ディーターとロニーは現在、城館の一角に作業場として仮の工房を構えているけれど、公爵家の騎士たちの靴を作るのに手いっぱいでオーダーを受ける暇などないはずだ。
村に工房と店舗を兼ねた建物を造り、実際にオープンするのはどれだけ早くても春になるだろう。
「えっ、どこからあの靴の話が広がっちゃったんだろ」
「そりゃあ、城館の皆さんが見慣れない靴を履いているから、気になるんだと思います。ほら、商人ってすごく目敏いので」
「エンカー地方で作られる新しいものって、なんだかすごく注目されるみたいですよ。花飾りもお祭りが終わった後でいいから作ってほしいって、結構行商の人たちからも頼まれてますし」
「メルフィーナ様と同じ靴、いつか履きたいよね」
「わかる! マリア様とマリー様が羨ましいです」
マリーは普段からあまり表情が変わらないけれど、そう言われて満更でもないらしく、うっすらと微笑んでいる。
マリアとしては、意外な形で話が広がっていることに戸惑いながらも、興味を持ってもらえるのは嬉しいことだ。今の時点では完全なオーダーメイドでそう数も作れないけれど、ディーターとロニーはいずれセミオーダーも視野に入れているようだし、靴事業のいい追い風になるかもしれない。
「私も、その靴が欲しいです。もちろん、騎士たちの後で構いませんが」
話に交じって来たウィリアムの口元についたケチャップを、マリーが微笑まし気な様子でハンカチで拭う。そうした世話に慣れていない様子だけれど、ウィリアムも大人しくされるがままになっていた。
大人びた言動が多いと感じるウィリアムだけれど、メルフィーナとマリーの前では時々年相応か、もう少し幼い様子を見ることが出来た。
なんとなく、貴族として弁えているという態度を見るより、そちらのほうがマリアもほっとする。ほのぼのと叔母と甥のやり取りを見ていると、その視線に気づいたらしくウィリアムがもう大丈夫です、と体を少し離してしまった。
弟も、昔はお姉ちゃんっ子で甘えん坊だったけれどある程度の年になるとそれを人前では強く避けるようになった。それを思い出して、なんだかしんみりした気持ちを振り払うように、にっこりと笑う。

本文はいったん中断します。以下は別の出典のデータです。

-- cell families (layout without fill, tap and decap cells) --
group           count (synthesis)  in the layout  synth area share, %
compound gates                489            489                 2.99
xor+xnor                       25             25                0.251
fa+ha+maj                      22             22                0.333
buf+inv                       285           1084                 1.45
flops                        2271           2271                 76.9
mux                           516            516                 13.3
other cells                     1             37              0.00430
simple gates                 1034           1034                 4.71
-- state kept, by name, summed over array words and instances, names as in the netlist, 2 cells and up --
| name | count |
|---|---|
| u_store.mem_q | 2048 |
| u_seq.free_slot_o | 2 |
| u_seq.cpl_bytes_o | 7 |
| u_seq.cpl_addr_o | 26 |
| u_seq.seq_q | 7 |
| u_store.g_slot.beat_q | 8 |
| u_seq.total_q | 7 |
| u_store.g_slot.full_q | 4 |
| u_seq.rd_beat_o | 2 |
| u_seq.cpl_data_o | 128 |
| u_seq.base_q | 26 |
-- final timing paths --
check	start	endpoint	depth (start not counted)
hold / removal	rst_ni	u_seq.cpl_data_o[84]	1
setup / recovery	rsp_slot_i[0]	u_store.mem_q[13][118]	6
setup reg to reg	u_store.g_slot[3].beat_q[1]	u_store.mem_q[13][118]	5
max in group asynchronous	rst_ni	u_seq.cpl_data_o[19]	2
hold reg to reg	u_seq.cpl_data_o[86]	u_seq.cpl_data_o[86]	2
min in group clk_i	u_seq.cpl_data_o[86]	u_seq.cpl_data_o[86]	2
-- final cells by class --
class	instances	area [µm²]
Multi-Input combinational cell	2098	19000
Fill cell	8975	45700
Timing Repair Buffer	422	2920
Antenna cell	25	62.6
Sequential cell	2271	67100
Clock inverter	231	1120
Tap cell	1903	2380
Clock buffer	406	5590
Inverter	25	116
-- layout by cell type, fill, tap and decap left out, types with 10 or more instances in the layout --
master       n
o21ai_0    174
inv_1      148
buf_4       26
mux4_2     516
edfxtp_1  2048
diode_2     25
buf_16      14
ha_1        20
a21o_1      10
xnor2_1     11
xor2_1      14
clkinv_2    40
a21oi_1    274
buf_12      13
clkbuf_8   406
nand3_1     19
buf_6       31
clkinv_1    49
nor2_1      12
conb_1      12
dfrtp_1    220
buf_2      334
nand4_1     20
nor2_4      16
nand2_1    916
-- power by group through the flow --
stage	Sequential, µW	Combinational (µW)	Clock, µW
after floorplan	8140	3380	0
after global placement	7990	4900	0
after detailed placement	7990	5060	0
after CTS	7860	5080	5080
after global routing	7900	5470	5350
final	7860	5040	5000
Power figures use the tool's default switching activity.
**config.mk**
```make
export PLATFORM = sky130hd
export DESIGN_NAME = ddr_bank_tracker
export DESIGN_NICKNAME = d
export VERILOG_FILES = /design/src/rtl/ddr_bank_pkg.sv /design/src/rtl/ddr_bank_cfg.sv /design/src/rtl/ddr_bank_ras.sv /design/src/rtl/ddr_bank_burst.sv /design/src/rtl/ddr_bank_tracker.sv
export SDC_FILE = /design/constraint.sdc
export NUM_CORES = 1
export LEC_CHECK = 0
export BUFFER_PORTS_ARGS = -buffer_cell sky130_fd_sc_hd__buf_2
export CAP_MARGIN = 20
export CORE_ASPECT_RATIO = 0.7
export CORE_UTILIZATION = 60
export DETAILED_ROUTE_END_ITERATION = 6
export PLACE_DENSITY_LB_ADDON = 0.15
export RECOVER_POWER = 50
export SYNTH_ARGS = -nofsm -noshare
export SYNTH_HDL_FRONTEND = slang
export SYNTH_HIERARCHICAL = 1
export SYNTH_SLANG_ARGS = --single-unit
```
**constraint.sdc**
```tcl
create_clock -name clk -period 4.95 [get_ports clk]
set_clock_uncertainty 0.15 [all_clocks]
set_input_delay 0.99 -clock clk [delete_from_list [all_inputs] [get_ports clk]]
set_output_delay 0.99 -clock clk [all_outputs]
set_load 0.01 [all_outputs]
```
**src/rtl/ddr_bank_pkg.sv**
```systemverilog
package ddr_bank_pkg;
  typedef enum logic [1:0] {
    BK_IDLE   = 2'd0,
    BK_ACTIVE = 2'd1,
    BK_PRECH  = 2'd2
  } bank_st_t;

  typedef struct packed {
    logic act;
    logic rd;
    logic wr;
    logic pre;
    logic bst;
  } bank_cmd_t;
endpackage

```
**src/rtl/ddr_bank_cfg.sv**
```systemverilog
module ddr_bank_cfg #(
  parameter int TW = 8,
  parameter int BLW = 4,
  parameter int DEF_TRAS = 5,
  parameter int DEF_TRP = 3,
  parameter int DEF_BURST = 4
) (
  input  logic           clk,
  input  logic           rst_n,
  input  logic           cfg_we,
  input  logic [TW-1:0]  cfg_tras,
  input  logic [TW-1:0]  cfg_trp,
  input  logic [BLW-1:0] cfg_burst,
  output logic [TW-1:0]  tras,
  output logic [TW-1:0]  trp,
  output logic [BLW-1:0] burst_last
);
  logic [TW-1:0]  tras_q, trp_q;
  logic [BLW-1:0] burst_q;
  logic [BLW-1:0] half;

  always_ff @(posedge clk or negedge rst_n) begin
    if (!rst_n) begin
      tras_q  <= TW'(DEF_TRAS);
      trp_q   <= TW'(DEF_TRP);
      burst_q <= BLW'(DEF_BURST);
    end else if (cfg_we) begin
      tras_q  <= cfg_tras;
      trp_q   <= cfg_trp;
      burst_q <= cfg_burst;
    end
  end

  always_comb begin
    half = burst_q >> 1;
    if (half == '0) half = BLW'(1);
    burst_last = half - BLW'(1);
  end

  assign tras = tras_q;
  assign trp  = trp_q;
endmodule

```
**src/rtl/ddr_bank_ras.sv**
```systemverilog
module ddr_bank_ras #(
  parameter int TW = 8
) (
  input  logic          clk,
  input  logic          rst_n,
  input  logic          restart,
  input  logic [TW-1:0] tras,
  output logic          ras_ok
);
  localparam logic [TW-1:0] CNT_MAX = '1;
  logic [TW-1:0] cnt_q, cnt_n;
  logic          cnt_en;

  always_comb begin
    cnt_en = restart || (cnt_q != CNT_MAX);
    cnt_n  = restart ? TW'(1) : cnt_q + TW'(1);
  end

  always_ff @(posedge clk or negedge rst_n) begin
    if (!rst_n) cnt_q <= '0;
    else if (cnt_en) cnt_q <= cnt_n;
  end

  assign ras_ok = (cnt_q >= tras);
endmodule

```
**src/rtl/ddr_bank_burst.sv**
```systemverilog
module ddr_bank_burst #(
  parameter int BLW = 4
) (
  input  logic           clk,
  input  logic           rst_n,
  input  logic           start,
  input  logic           start_rd,
  input  logic           stop,
  input  logic [BLW-1:0] last,
  output logic           burst_end,
  output logic           rd_active
);
  logic [BLW-1:0] cnt_q, cnt_n;
  logic           busy_q, busy_n, rd_q, rd_n;
  logic           en;

  always_comb begin
    cnt_n  = cnt_q;
    busy_n = busy_q;
    rd_n   = rd_q;
    if (start) begin
      cnt_n  = last;
      busy_n = 1'b1;
      rd_n   = start_rd;
    end else if (stop) begin
      busy_n = 1'b0;
    end else if (busy_q) begin
      if (cnt_q == '0) busy_n = 1'b0;
      else             cnt_n  = cnt_q - BLW'(1);
    end
    en = start || stop || busy_q;
  end

  always_ff @(posedge clk or negedge rst_n) begin
    if (!rst_n) begin
      cnt_q  <= '0;
      busy_q <= 1'b0;
      rd_q   <= 1'b0;
    end else if (en) begin
      cnt_q  <= cnt_n;
      busy_q <= busy_n;
      rd_q   <= rd_n;
    end
  end

  assign burst_end = !busy_q || (cnt_q == '0);
  assign rd_active = busy_q && rd_q;
endmodule

```
**src/rtl/ddr_bank_tracker.sv**
```systemverilog
module ddr_bank_tracker
  import ddr_bank_pkg::*;
#(
  parameter int TW = 8,
  parameter int BLW = 4
) (
  input  logic           clk,
  input  logic           rst_n,
  input  logic           cfg_we,
  input  logic [TW-1:0]  cfg_tras,
  input  logic [TW-1:0]  cfg_trp,
  input  logic [BLW-1:0] cfg_burst,
  input  logic           cmd_act,
  input  logic           cmd_rd,
  input  logic           cmd_wr,
  input  logic           cmd_pre,
  input  logic           cmd_bst,
  input  logic           cmd_ap,
  output logic           bank_open,
  output logic           cmd_ready,
  output logic           err_flag,
  output logic           ap_start
);
  logic rst_meta_q, rst_sync_n;

  always_ff @(posedge clk or negedge rst_n) begin
    if (!rst_n) begin
      rst_meta_q <= 1'b0;
      rst_sync_n <= 1'b0;
    end else begin
      rst_meta_q <= 1'b1;
      rst_sync_n <= rst_meta_q;
    end
  end

  bank_cmd_t      cmd;
  logic [TW-1:0]  tras, trp;
  logic [BLW-1:0] burst_last;
  logic           ras_ok, burst_end, rd_active;

  bank_st_t       st_q, st_n;
  logic [TW-1:0]  trp_q, trp_n;
  logic           ap_pend_q, ap_pend_n;
  logic           ready_q, ready_n;
  logic           err_q, err_n;
  logic           aps_q, aps_n;

  logic single, any_cmd;
  logic legal_act, legal_rw, legal_pre, legal_bst, illegal, ap_go;
  logic state_en;

  assign cmd = '{act: cmd_act, rd: cmd_rd, wr: cmd_wr, pre: cmd_pre, bst: cmd_bst};

  ddr_bank_cfg #(.TW(TW), .BLW(BLW)) u_cfg (
    .clk(clk), .rst_n(rst_sync_n), .cfg_we(cfg_we),
    .cfg_tras(cfg_tras), .cfg_trp(cfg_trp), .cfg_burst(cfg_burst),
    .tras(tras), .trp(trp), .burst_last(burst_last)
  );

  ddr_bank_ras #(.TW(TW)) u_ras (
    .clk(clk), .rst_n(rst_sync_n), .restart(legal_act),
    .tras(tras), .ras_ok(ras_ok)
  );

  ddr_bank_burst #(.BLW(BLW)) u_burst (
    .clk(clk), .rst_n(rst_sync_n), .start(legal_rw), .start_rd(cmd.rd),
    .stop(legal_bst), .last(burst_last),
    .burst_end(burst_end), .rd_active(rd_active)
  );

  always_comb begin
    any_cmd   = |cmd;
    single    = ($countones(cmd) == 1);
    legal_act = single && cmd.act && ready_q && (st_q == BK_IDLE);
    legal_rw  = single && (cmd.rd || cmd.wr) && ready_q && (st_q == BK_ACTIVE);
    legal_pre = single && cmd.pre && ready_q &&
                ((st_q == BK_IDLE) || ((st_q == BK_ACTIVE) && ras_ok));
    legal_bst = single && cmd.bst && ready_q && (st_q == BK_ACTIVE) && rd_active;
    illegal   = any_cmd && !(legal_act || legal_rw || legal_pre || legal_bst);
    ap_go     = ap_pend_q && burst_end && ras_ok && (st_q == BK_ACTIVE);
  end

  always_comb begin
    st_n      = st_q;
    trp_n     = trp_q;
    ap_pend_n = ap_pend_q;
    err_n     = err_q || illegal;
    aps_n     = 1'b0;
    case (st_q)
      BK_IDLE: begin
        if (legal_act) st_n = BK_ACTIVE;
      end
      BK_ACTIVE: begin
        if (ap_go || legal_pre) begin
          aps_n     = ap_go;
          ap_pend_n = 1'b0;
          if (trp <= TW'(1)) begin
            st_n = BK_IDLE;
          end else begin
            st_n  = BK_PRECH;
            trp_n = trp - TW'(1);
          end
        end else if (legal_rw && cmd_ap) begin
          ap_pend_n = 1'b1;
        end
      end
      BK_PRECH: begin
        trp_n = trp_q - TW'(1);
        if (trp_q <= TW'(1)) st_n = BK_IDLE;
      end
      default: st_n = BK_IDLE;
    endcase
    ready_n  = (st_n != BK_PRECH) && !ap_pend_n;
    state_en = 1'b1;
  end

  always_ff @(posedge clk or negedge rst_sync_n) begin
    if (!rst_sync_n) begin
      st_q      <= BK_IDLE;
      trp_q     <= '0;
      ap_pend_q <= 1'b0;
      ready_q   <= 1'b1;
      err_q     <= 1'b0;
      aps_q     <= 1'b0;
    end else if (state_en) begin
      st_q      <= st_n;
      trp_q     <= trp_n;
      ap_pend_q <= ap_pend_n;
      ready_q   <= ready_n;
      err_q     <= err_n;
      aps_q     <= aps_n;
    end
  end

  assign bank_open = (st_q == BK_ACTIVE);
  assign cmd_ready = ready_q;
  assign err_flag  = err_q;
  assign ap_start  = aps_q;
endmodule

```
# [Word level (Yosys, flattened, before mapping)]
# Cells that the tools add are included.
[op_classes] magnitude_cmp=3 n_mux=23 add_sub_neg=9 n_reduce_logical=44 n_eq_ne=9
[ops] op="8-bit 2-to-1 mux" n=3
[ops] op="1-bit logical AND" n=21
[ops] op="8-bit by 1-bit <= comparator with 1-bit output, second input constant" n=2
[ops] op="4-bit 2-to-1 mux" n=4
[ops] op="8-bit case mux with 2 select lines" n=1
[ops] op="8-bit by 1-bit subtractor with 8-bit output, second input constant" n=2
[ops] op="1-bit logical OR" n=11
[ops] op="1-bit 2-to-1 mux" n=9
[ops] op="8-bit by 1-bit adder with 8-bit output, second input constant" n=1
[ops] op="8-bit greater-or-equal comparator" n=1
[ops] op="4-bit zero test" n=2
[ops] op="2-bit 2-to-1 mux" n=4
[ops] op="2-bit inequality test, second input constant" n=4
[ops] op="8-bit inequality test, second input constant" n=1
[ops] op="2-bit case mux with 3 select lines" n=1
[ops] op="5-bit OR reduction" n=1
[ops] op="1-bit by 1-bit adder with 2-bit output" n=2
[ops] op="3-bit by 1-bit adder with 4-bit output" n=1
[ops] op="4-bit by 1-bit equality test with 1-bit output, second input constant" n=1
[ops] op="4-bit AND reduction" n=1
[ops] op="2-bit nonzero test" n=2
[ops] op="3-bit by 1-bit subtractor with 4-bit output, second input constant" n=1
[ops] op="4-bit by 1-bit subtractor with 4-bit output, second input constant" n=1
[ops] op="2-bit by 2-bit adder with 3-bit output" n=1
[ops] op="other kinds (8)" n=10
[word_totals] reg_bits=50 output_inout_bits=4 in_bits=29

# [Logic depth before layout (Yosys ltp)]
[logic_depth] depth_word=13 depth_mapped=13 depth_no_buf=11

# [Hierarchy]
# Netlist, hierarchy kept.
[modules_own_cells] module="ddr_bank_tracker" instances=1 area_per_inst_um2=1224.9 cells_per_inst=129
[modules_own_cells] module="ddr_bank_cfg" instances=1 area_per_inst_um2=814.5 cells_per_inst=47
[modules_own_cells] module="ddr_bank_ras" instances=1 area_per_inst_um2=595.6 cells_per_inst=66
[modules_own_cells] module="ddr_bank_burst" instances=1 area_per_inst_um2=344.1 cells_per_inst=32

# [Worst setup path before layout]
# Ideal clock, no wire load.
[synth_path] path_type="input -> register" from="input cmd_act" to="register trp_q[7]" required_ns=4.729 stages=11 slack_ns=1.006 arrival_ns=3.723 setup_ns=0.071 cell_sequence="inv_1 > fa_1 > fa_1 > inv_1 > ha_1 > nor4b_4 > and3_1 > o221ai_2 > buf_6 > or4b_2 > nand4_1"
[synth_via] elab_chain_cells=8
[synth_lines] element="start, declared" line="ddr_bank_tracker.sv:13" rtl="input logic cmd_act,"
[synth_lines] element="3-bit by 1-bit adder with 4-bit output (implied by the code)" line="ddr_bank_tracker.sv:73" rtl="single = ($countones(cmd) == 1);"
[synth_lines] element="4-bit by 1-bit equality test with 1-bit output" line="ddr_bank_tracker.sv:73"
[synth_lines] element="1-bit logical AND (3 in series)" line="ddr_bank_tracker.sv:76" rtl="legal_pre = single && cmd.pre && ready_q &&"
[synth_lines] element="1-bit logical OR" line="ddr_bank_tracker.sv:94" rtl="if (ap_go || legal_pre) begin"
[synth_lines] element="2-bit by 1-bit inequality test with 1-bit output (no source line)"
[synth_lines] element="3-bit AND reduction (no source line)"
[synth_lines] element="end signal, assigned" line="ddr_bank_tracker.sv:127" rtl="trp_q <= trp_n;"
[synth_lines] element="end, declared" line="ddr_bank_tracker.sv:42" rtl="logic [TW-1:0] trp_q, trp_n;"
# Every way passes these cells.
# A chain may end at the register's enable or synchronous reset.

# [Final worst setup path]
# Same ends and word-level chain as after synthesis.

==> results.json <==
{
  "cts_tree": "built",
  "slew_viol_final": 30,
  "violations": "capacitance limit, slew limit",
  "regArea_um2": 1230,
  "endpoint_kind": "flip-flop",
  "cts_sinks": 49,
  "synth_area_leaders": "dfrtp_1, ha_1, dfstp_2",
  "clk_pin_slew_ps": 80,
  "cp.required_ps": 5040,
  "syn_inst": 274,
  "fp.dieArea_um2": 5260,
  "layout_common_cells": "dfrtp_1, inv_1, buf_2",
  "hold_class": "flip-flop to async pin",
  "rows": 21,
  "power.density_nw_per_um2": 237,
  "crit_fanout": 6,
  "period_share_pct": 76.4,
  "final_antenna_net_count": 0,
  "irDropWorstVdd_mv": 0.0988,
  "synth_top_cell_area_share_pct": 36.1,
  "wl_um": 5270,
  "grt_pass1_wl_um": 8670,
  "grt_max_degree": 48,
  "start_util_pct": 62.3,
  "setup_violations": 0,
  "clk_latency_ps": 300,
  "syn_to_final_growth_pct": 8.90,
  "sw_frac_of_total_pct": 24.2,
  "r2r_end": "trp_q[4]$_DFFE_PN0P_",
  "antenna_found_initial": 0,
  "synthFlopType": "dfrtp_1",
  "cts_buffer_depth": 2,
  "multi_input_area_um2": 1550,
  "port_buffers": 31,
  "crit_type": "input pin to flip-flop",
  "combinationalPowerShare_pct": 12.1,
  "cap_violations": 1,
  "seq_power_share_pct": 56.7,
  "yosysTopAreaCell": "dfrtp_1",
  "die_x_um": 86.2,
  "top_level_ports": 33,
  "cts_max_level": 2,
  "start_kind": "input pin",
  "syn_avg_cell_area_um2": 10.9,
  "postCtsSetupRepairBufs": 0,
  "vias": 2063,
  "tns_ps": 0,
  "wl_per_cell_um": 14.0,
  "post-dp-hpwl_um": 3830,
  "track_usage_pct": 21.7,
  "p_clk_share_pct": 31.2,
  "overflow": 0,
  "final_nets": 358,
  "cts_root_buf": "clkbuf_8",
  "synthesis.nets": 326,
  "p_leak_nw": 1.56,
  "core_um2": 4780,
  "tightest_slew_ps": 1510,
  "fmax_ghz": 0.264,
  "p_int_mw": 0.584,
  "arrival_ps": 3870,
  "post-route-drc-count": 0,
  "viasPerCell": 5.49,
  "hold_buffers": 0,
  "place_congestion": 0.786,
  "fillers": 381,
  "synth_warnings": 6,
  "antennaDiodeCount": 0,
  "synth_area_um2": 2980,
  "yosysUniqueCellTypes": 63,
  "reg2reg_depth": 11,
  "synth-seq-cells": 49,
  "drtIter0Drc": 83,
  "status": "complete, but fails checks",
  "mostFrequentLayoutCell": "dfrtp_1",
  "holdWs_ps": 163,
  "grt_setup_unrepaired": "no",
  "cts_buffers": 5,
  "dr.pass1.iters": 4,
  "relSlewSlack_pct": -0.510,
  "drive_above_1_share_pct": 24.8,
  "cts.repair.resized": 0,
  "async_reset_ff_share_pct": 100,
  "synth_edf_count": 0,
  "die_y_um": 61.0,
  "seq_area_frac_synth_pct": 41.4,
  "finalCriticalPeriod_ps": 3780,
  "worstReg2RegStart": "u_cfg/tras[0]$_DFFE_PN1P_",
  "hold_violations": 0,
  "power_switching_mw": 0.187,
  "reg2reg_setup_slack_ps": 1950,
  "grt_pass1_vias": 1857
}
-- critical path, cell delays in order --
cell	delay, ps
buf_2	100
inv_1	70
fa_1	500
fa_1	370
inv_1	60
ha_1	240
nor4b_4	400
and3_1	280
o221ai_2	130
or4b_2	640
nand4_1	90
-- logic make-up after synthesis --
| group | Yosys count | share of synthesized area (%) |
|---|---|---|
| and+or+nand+nor | 73 | 15.6 |
| adders and majority gates | 23 | 10.2 |
| other | 2 | 0.252 |
| xor gates and xnor gates | 10 | 2.94 |
| muxes | 23 | 9.87 |
| buffers and inverters | 41 | 6.72 |
| DFF | 49 | 41.4 |
| AOI/OAI and AO/OA | 53 | 13.1 |
-- metal layers --
metal  vias up  GRT usage (%)  routed length (um)
met2        35           32.2                2180
met1       989           32.6                2880
met4         0           6.43                  41
li1       1035              -                   -
met3         4           4.22                 175
met5         -              0                   0
-- cell usage after synthesis (2+ instances only) --
master,n
dfrtp_1,43
inv_1,33
ha_1,21
mux2_2,11
nand2_1,11
mux2_4,10
nor2_1,10
o21ai_0,10
a21oi_1,8
nand3_1,8
dfstp_2,6
nand2b_1,5
nor3_1,5
or3_1,5
xnor2_1,5
xor2_1,5
a211o_1,4
a31oi_1,4
nor4b_1,4
o22a_1,4
a21o_1,3
buf_6,3
o31ai_1,3
and3_1,2
and4_1,2
buf_4,2
clkbuf_1,2
conb_1,2
fa_1,2
mux2i_1,2
nor2b_1,2
nor4_1,2
o211ai_1,2
o21bai_1,2
or4_1,2
or4_4,2
-- worst max-delay path by stage --
stage / slack (ps) / startpoint / cells past startpoint / end
global placement: 900 / cmd_act / 11 / trp_q[7]$_DFFE_PN0P_
global route: 1030 / cmd_act / 11 / trp_q[7]$_DFFE_PN0P_
detailed placement: 850 / cmd_act / 11 / trp_q[7]$_DFFE_PN0P_
CTS: 1180 / cmd_act / 11 / trp_q[7]$_DFFE_PN0P_
finish: 1170 / cmd_act / 11 / trp_q[7]$_DFFE_PN0P_
floorplan: 1010 / cmd_act / 11 / trp_q[7]$_DFFE_PN0P_
-- stage by stage --
| stage | util [%] | worst slack (ps) | power, mW | cell area [um^2] | cells |
|---|---|---|---|---|---|
| 5_1_grt | 67.8 | 1030 | 0.805 | 3240 | 376 |
| 4_1_cts | 67.8 | 1180 | 0.777 | 3240 | 375 |
| 3_3_place_gp | 65.9 | 899 | 0.535 | 3150 | 367 |
| 3_5_place_dp | 65.9 | 852 | 0.538 | 3150 | 367 |
| 6_report | 67.8 | 1170 | 0.770 | 3240 | 376 |
| 2_1_floorplan | - | 1010 | 0.511 | 2980 | 274 |
-- power by group through the flow --
| stage | clock, mW | sequential [mW] | combinational, mW |
|---|---|---|---|
| floorplan | 0 | 0.443 | 0.0679 |
| global placement | 0 | 0.449 | 0.0858 |
| detailed placement | 0 | 0.449 | 0.0885 |
| CTS | 0.246 | 0.442 | 0.0893 |
| global route | 0.258 | 0.440 | 0.107 |
| finish | 0.240 | 0.437 | 0.0935 |
-- sequential cells by signal, indices dropped and copies added, names as in the netlist --
register / count
trp_q: 8
st_q: 2
u_cfg/burst_q: 3
rst_meta_q: 1
cmd_ready: 1
rst_sync_n: 1
err_flag: 1
u_cfg/tras: 8
ap_pend_q: 1
u_burst/busy_q: 1
u_burst/cnt_q: 4
u_cfg/trp: 8
u_burst/rd_q: 1
ap_start: 1
u_ras/cnt_q: 8
-- layout make-up --
type,count,share of cell area (%)
tap,69,2.66
clock buffer,8,2.78
sequential,49,38.0
multi-input combinational,184,47.6
inverter,33,3.82
timing repair buffer,33,5.09
Note: power is estimated with default switching activity, not from simulation.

「靴はそのうち、みんなの手にも届くようになると思う。メルフィーナと相談しながらになるけど、いずれ革の加工や染色もエンカー地方で出来るようになるみたいだから、そうなったら値段も下げられると思うし」
「わあっ、楽しみです!」
「この間商人から、ロマーナでは「ずっと共に歩く」って意味で結婚の時に布の靴を贈り合う習慣があると聞きましたけど、エンカー地方ではマリア様の靴になるかもしれませんね」
「それ、すごく素敵!」
きゃあきゃあと嬉しそうに言い合うお針子たちに、何となく共に靴の開発をしてくれたオーギュストと視線を交わし合って、肩を揺らして笑う。
「みんな、エンカー地方が大好きなんだね」
「それはもう! 他の土地は知りませんけど、国中探してもこんなにいい村はないと思います!」
「毎日ご飯美味しいし、家もあったかいもんね」
「私も好きです、エンカー地方にいると、すごく気持ちが楽になります」
少し素っ気なくしたことを気にしたように、マリーに向かってウィリアムが小さな声で言う。マリーは微笑んで、ウィリアムの青灰色の髪をそっと撫でた。
「私もここが大好きよ」
「はい」
何だかすごく優しい空気になって、皆が自然と微笑んで、浮かれたような気持ちがずっと続いていて。
――ああ、楽しいな。
心からそう思っている自分がいることに、嬉しいような、切ないような、そんな気持ちにさせられた。